Stored data entries
$ cat flow/config.mk
export PLATFORM = sky130hd
export DESIGN_NAME = Top_convolution
export DESIGN_NICKNAME = Top_convolution
export VERILOG_FILES = /design/flow/design.v
export SDC_FILE = /design/flow/constraint.sdc
export NUM_CORES = 4
export LEC_CHECK = 0
export CAP_MARGIN = 25
export CORE_ASPECT_RATIO = 1.34
export CORE_MARGIN = 2
export CORE_UTILIZATION = 71
export CTS_CLUSTER_SIZE = 35
export MAX_ROUTING_LAYER = met4
export MIN_ROUTING_LAYER = met1
export PLACE_DENSITY = 0.65
export SETUP_SLACK_MARGIN = 1.07
export SLEW_MARGIN = 40
$ cat flow/constraint.sdc
create_clock -name core_clock -period 8.0 [get_ports {clk}]
set_input_delay 1.6000 -clock core_clock [delete_from_list [all_inputs] [get_ports {clk}]]
set_output_delay 1.6000 -clock core_clock [all_outputs]
set_load 0.01 [all_outputs]
$ cat flow/design.v
`timescale 1ns / 1ps
module Filter(
  	input clk,
	input rst,
	input en,
	input [3:0] addr,
	output reg [8:0] out
    );
reg signed [8:0] sobel_val;
always @(*) begin
	case(addr)
		4'd1, 4'd3, 4'd5, 4'd7: sobel_val = -9'sd1;
		4'd4: sobel_val = 9'sd4;
		default: sobel_val = 9'sd0;
	endcase
end
always@(posedge clk) begin
		if(rst) begin
			out <= 0;
		end
		if(en) begin
			out <= sobel_val;
		end
	end
endmodule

Work to be completed
If a line in the entries above includes "constraint", count it; report the total alone.

Worked solution
2